Commodities Agrícolas
Teto em seis meses
As cotações do açúcar demerara voltaram ontem a alcançar o maior patamar em mais de seis meses na bolsa de Nova York, como já havia acontecido na semana passada. Os contratos com vencimento em maio fecharam a 18,48 por libra-peso, ganho de 11 pontos. O suporte é oferecido pelas chuvas em regiões produtoras do Brasil, maior produtor e exportador mundial da commodity, que alimentam tensões nesta reta final da colheita no Centro-Sul do país. O excesso de umidade atrapalha os trabalhos e o processamento de cana. Além disso, o fato de a safra atual ser mais "alcooleira" segue também a oferecer sustentação ao mercado. No mercado doméstico, o indicador Cepea/Esalq para a saca de 50 quilos registrou alta de 1,29% e alcançou R$ 49,39.
Chuvas amenas
As chuvas recentes no sudeste dos EUA não causaram danos significativos às lavouras de algodão do país e o fato abriu espaço para que as cotações da fibra cedessem ontem em Nova York. Os lotes para dezembro caíram 316 pontos, a 84,02 centavos de dólar por libra-peso. Segundo Sharon Johnson, analista da Knight Futures, sem nenhum dado de demanda disponível (os relatórios de exportações americanos estão suspensos devido à paralisação do governo dos EUA), os agentes têm sido guiados apenas por produção e clima - daí a força do "efeito chuvas recentes" na formação de preços de ontem.

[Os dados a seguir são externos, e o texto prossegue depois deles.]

--- config.mk ---
export PLATFORM = sky130hd
export DESIGN_NAME = sse_exec
export DESIGN_NICKNAME = d
export VERILOG_FILES = /design/src/sse_subtractor.v /design/src/sse_skip_test.v /design/src/sse_exec.v
export VERILOG_INCLUDE_DIRS = /design/src /design/src/shared
export SDC_FILE = /design/constraint.sdc
export NUM_CORES = 1
export LEC_CHECK = 0
export BUFFER_PORTS_ARGS = -buffer_cell sky130_fd_sc_hd__clkbuf_2
export CAP_MARGIN = 20
export CORE_UTILIZATION = 30
export CTS_CLUSTER_DIAMETER = 120
export DETAILED_ROUTE_END_ITERATION = 6
export PLACE_DENSITY_LB_ADDON = 0.2
export SKIP_LAST_GASP = 1
export SYNTH_ARGS = -nofsm -noshare
export SYNTH_HDL_FRONTEND = slang
export SYNTH_HIERARCHICAL = 1
export SYNTH_SLANG_ARGS = --single-unit
--- constraint.sdc ---
create_clock -name clk -period 3 [get_ports clk]
set_input_delay 0.45 -clock clk [delete_from_list [all_inputs] [get_ports clk]]
set_output_delay 0.45 -clock clk [all_outputs]
set_load 0.02 [all_outputs]
--- src/shared/sse_defs.vh ---
// Purpose: constants for the subtract, swap and skip execution block
// Assumes: 8-bit data path, one instruction issued per cycle on op_valid
// Notes: operation codes are local to this block
// What this block does
// - Memory subtract writes working minus byte back to memory, working kept.
// - Immediate subtract puts working minus immediate into the working register.
// - Borrow-inverse flag is 0 on a negative difference, else 1.
// - Subtractions change exactly six flags, no other flag.
// - In-place nibble exchange swaps byte halves in memory, flags untouched.
// - Exchange to working loads swapped memory nibbles into working register.
// - Exchange to working leaves the memory byte unchanged.
// - Skip-on-null skips the next instruction when the byte is zero.
// - Copy-and-skip always loads working, skips when the byte is zero.
// - Bit-skip tests the indexed bit and skips when it is zero.
// - A taken skip inserts one dummy cycle, two cycles in all.
// - A non-zero test lets the following instruction run normally.
`ifndef SSE_DEFS_VH
`define SSE_DEFS_VH
`define SSE_OP_NONE 3'h0
`define SSE_OP_SUB_MEM 3'h1
`define SSE_OP_SUB_IMM 3'h2
`define SSE_OP_SWAP_MEM 3'h3
`define SSE_OP_SWAP_WORK 3'h4
`define SSE_OP_SKIP_BYTE 3'h5
`define SSE_OP_COPY_SKIP 3'h6
`define SSE_OP_SKIP_BIT 3'h7
`define SSE_WORK_RESET 8'h00
`define SSE_FLAG_RESET 6'h00
`define SSE_F_RANGE 5
`define SSE_F_NULL 4
`define SSE_F_NIBBLE 3
`define SSE_F_BORROWN 2
`define SSE_F_SBORROW 1
`define SSE_F_CZERO 0
`endif

--- src/sse_subtractor.v ---
// Purpose: 8-bit subtract with status flag results
// Assumes: operands are unsigned bytes, a is minuend
// Notes: purely combinational
`timescale 1ns/1ps
`default_nettype none
module sse_subtractor #(
    parameter WIDTH = 8
) (
    // Operands
    input wire [WIDTH-1:0] a,
    input wire [WIDTH-1:0] b,
    // Results
    output wire [WIDTH-1:0] diff,
    output wire borrow_n,
    output wire nibble_carry,
    output wire overflow,
    output wire is_null
);
    wire [WIDTH:0] full;
    wire [4:0] low;

    // Extra bit catches the borrow out of the top
    assign full = {1'b0, a} - {1'b0, b};
    assign low = {1'b0, a[3:0]} - {1'b0, b[3:0]};
    assign diff = full[WIDTH-1:0];
    assign borrow_n = ~full[WIDTH];
    assign nibble_carry = ~low[4];
    // Signs differ and result sign departs from the minuend
    assign overflow = (a[WIDTH-1] ^ b[WIDTH-1]) &
                      (a[WIDTH-1] ^ full[WIDTH-1]);
    assign is_null = (full[WIDTH-1:0] == {WIDTH{1'b0}});
endmodule // sse_subtractor
`default_nettype wire

--- src/sse_skip_test.v ---
// Purpose: zero test for the skip instructions
// Assumes: bit index valid only for the bit form
// Notes: combinational
`timescale 1ns/1ps
`default_nettype none
module sse_skip_test (
    // Inputs
    input wire [7:0] data,
    input wire [2:0] bit_index,
    input wire bit_mode,
    // Result
    output wire is_zero
);
    // Bit form looks at one bit, byte form at all eight
    assign is_zero = bit_mode ? ~data[bit_index] : (data == 8'h00);
endmodule // sse_skip_test
`default_nettype wire

--- src/sse_exec.v ---
// Purpose: execute subtract, nibble swap and skip-on-zero instructions
// Assumes: fetch holds off issue while busy; mem_rdata valid with op_valid
// Notes: chained zero copies the result zero test on every subtract
`timescale 1ns/1ps
`default_nettype none
`include "sse_defs.vh"
module sse_exec (
    // Clock and reset
    input wire clk,
    input wire resetn,
    // Instruction issue
    input wire op_valid,
    input wire [2:0] op_code,
    input wire [7:0] op_imm,
    input wire [2:0] op_bit,
    input wire [7:0] op_addr,
    // Data memory read value for op_addr
    input wire [7:0] mem_rdata,
    // Data memory write
    output reg mem_we,
    output reg [7:0] mem_addr,
    output reg [7:0] mem_wdata,
    // Core state
    output reg [7:0] working_register,
    output reg signed_range_flag,
    output reg result_null_flag,
    output reg nibble_carry_flag,
    output reg borrow_inverse_flag,
    output reg signed_borrow_flag,
    output reg chained_zero_flag,
    // Sequencing
    output reg skip_next,
    output reg busy
);
    localparam ST_RUN = 1'b0;
    localparam ST_DUMMY = 1'b1;

    reg state;
    reg next_state;
    wire [7:0] sub_b;
    wire [7:0] diff;
    wire borrow_n;
    wire nib_c;
    wire ovf;
    wire is_null;
    wire test_zero;
    wire is_sub;
    wire is_skip;
    wire [7:0] swapped;

    // Memory subtract takes the byte, immediate subtract the operand
    assign sub_b = (op_code == `SSE_OP_SUB_IMM) ? op_imm : mem_rdata;
    assign is_sub = (op_code == `SSE_OP_SUB_MEM) ||
                    (op_code == `SSE_OP_SUB_IMM);
    assign is_skip = (op_code == `SSE_OP_SKIP_BYTE) ||
                     (op_code == `SSE_OP_COPY_SKIP) ||
                     (op_code == `SSE_OP_SKIP_BIT);
    assign swapped = {mem_rdata[3:0], mem_rdata[7:4]};

    sse_subtractor #(
        .WIDTH(8)
    ) u_sub (
        .a(working_register),
        .b(sub_b),
        .diff(diff),
        .borrow_n(borrow_n),
        .nibble_carry(nib_c),
        .overflow(ovf),
        .is_null(is_null)
    );

    sse_skip_test u_skip (
        .data(mem_rdata),
        .bit_index(op_bit),
        .bit_mode(op_code == `SSE_OP_SKIP_BIT),
        .is_zero(test_zero)
    );

    // Dummy cycle follows a taken skip; fetch discards in that slot
    always @* begin
        next_state = ST_RUN;
        case (state)
            ST_RUN: begin
                if (op_valid && is_skip && test_zero) begin
                    next_state = ST_DUMMY;
                end
            end
            ST_DUMMY: begin
                next_state = ST_RUN;
            end
            default: begin
                next_state = ST_RUN;
            end
        endcase
    end

    // Execute one instruction; issues during the dummy cycle are ignored
    always @(posedge clk) begin
        if (!resetn) begin
            state <= ST_RUN;
            mem_we <= 1'b0;
            mem_addr <= 8'h00;
            mem_wdata <= 8'h00;
            working_register <= `SSE_WORK_RESET;
            signed_range_flag <= 1'b0;
            result_null_flag <= 1'b0;
            nibble_carry_flag <= 1'b0;
            borrow_inverse_flag <= 1'b0;
            signed_borrow_flag <= 1'b0;
            chained_zero_flag <= 1'b0;
            skip_next <= 1'b0;
            busy <= 1'b0;
        end else begin
            state <= next_state;
            mem_we <= 1'b0;
            skip_next <= 1'b0;
            busy <= (next_state == ST_DUMMY);
            if (op_valid && state == ST_RUN) begin
                mem_addr <= op_addr;
                if (is_sub) begin
                    // Only these six flags move; all others hold
                    signed_range_flag <= ovf;
                    result_null_flag <= is_null;
                    nibble_carry_flag <= nib_c;
                    borrow_inverse_flag <= borrow_n;
                    signed_borrow_flag <= ~borrow_n;
                    chained_zero_flag <= is_null;
                end
                case (op_code)
                    `SSE_OP_SUB_MEM: begin
                        // Working register kept as is
                        mem_we <= 1'b1;
                        mem_wdata <= diff;
                    end
                    `SSE_OP_SUB_IMM: begin
                        working_register <= diff;
                    end
                    `SSE_OP_SWAP_MEM: begin
                        mem_we <= 1'b1;
                        mem_wdata <= swapped;
                    end
                    `SSE_OP_SWAP_WORK: begin
                        // No memory write, source byte survives
                        working_register <= swapped;
                    end
                    `SSE_OP_COPY_SKIP: begin
                        working_register <= mem_rdata;
                        skip_next <= test_zero;
                    end
                    `SSE_OP_SKIP_BYTE: begin
                        skip_next <= test_zero;
                    end
                    `SSE_OP_SKIP_BIT: begin
                        // Non-zero bit leaves skip low
                        skip_next <= test_zero;
                    end
                    default: begin
                        mem_we <= 1'b0;
                    end
                endcase
            end
        end
    end
endmodule // sse_exec
`default_nettype wire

No oeste baiano, a arroba do algodão em pluma saiu por R$ 67,79, segundo informações da Associação de Agricultores e Irrigantes da Bahia (Aiba).
Alta em Chicago
As adversidades climáticas que dificultam a colheita de milho nos Estados Unidos voltaram a impulsionar os preços do grão ontem na bolsa de Chicago. Os contratos com vencimento em março encerraram a sessão a US$ 4,6175 por bushel, em alta de 5,75 centavos de dólar. Na ausência de informações oficiais de Washington sobre a colheita americana, que já está avançada, relatos de traders de que o avanço no fim de semana foi pequeno prevaleceram. Os preços da soja também foram beneficiados, mas a valorização, nesse caso, foi menor. No Paraná, a saca de 60 quilos do grão saiu, em média, por R$ 17,23, em baixa de 0,4% em relação à sexta-feira, de acordo com informações do Departamento de Economia Rural (Deral) da Secretaria da Agricultura do Estado.
Pico em 15 semanas
As adversidades climáticas que vêm retardando o plantio de trigo na Rússia e na Ucrânia levaram as cotações da commodity ao maior nível em 15 semanas ontem em Chicago. Os contratos março fecharam a US$ 7,0450 por bushel, ganho de 8,25 centavos de dólar. Diante das chuvas abundantes, o Ministério da Agricultura da Rússia informou que a área plantada com trigo de inverno no país caiu 19% ante o inicialmente estimado, para 13 milhões de hectares. O clima frio também vem atrasando o plantio na Ucrânia. Com isso, o mercado já trabalha com menor expectativa para a produção de trigo dos dois países, elevando os preços. No mercado paranaense, a saca de 60 quilos do cereal saiu, em média, por 49,63, em alta de 0,12%, de acordo com informações do Deral.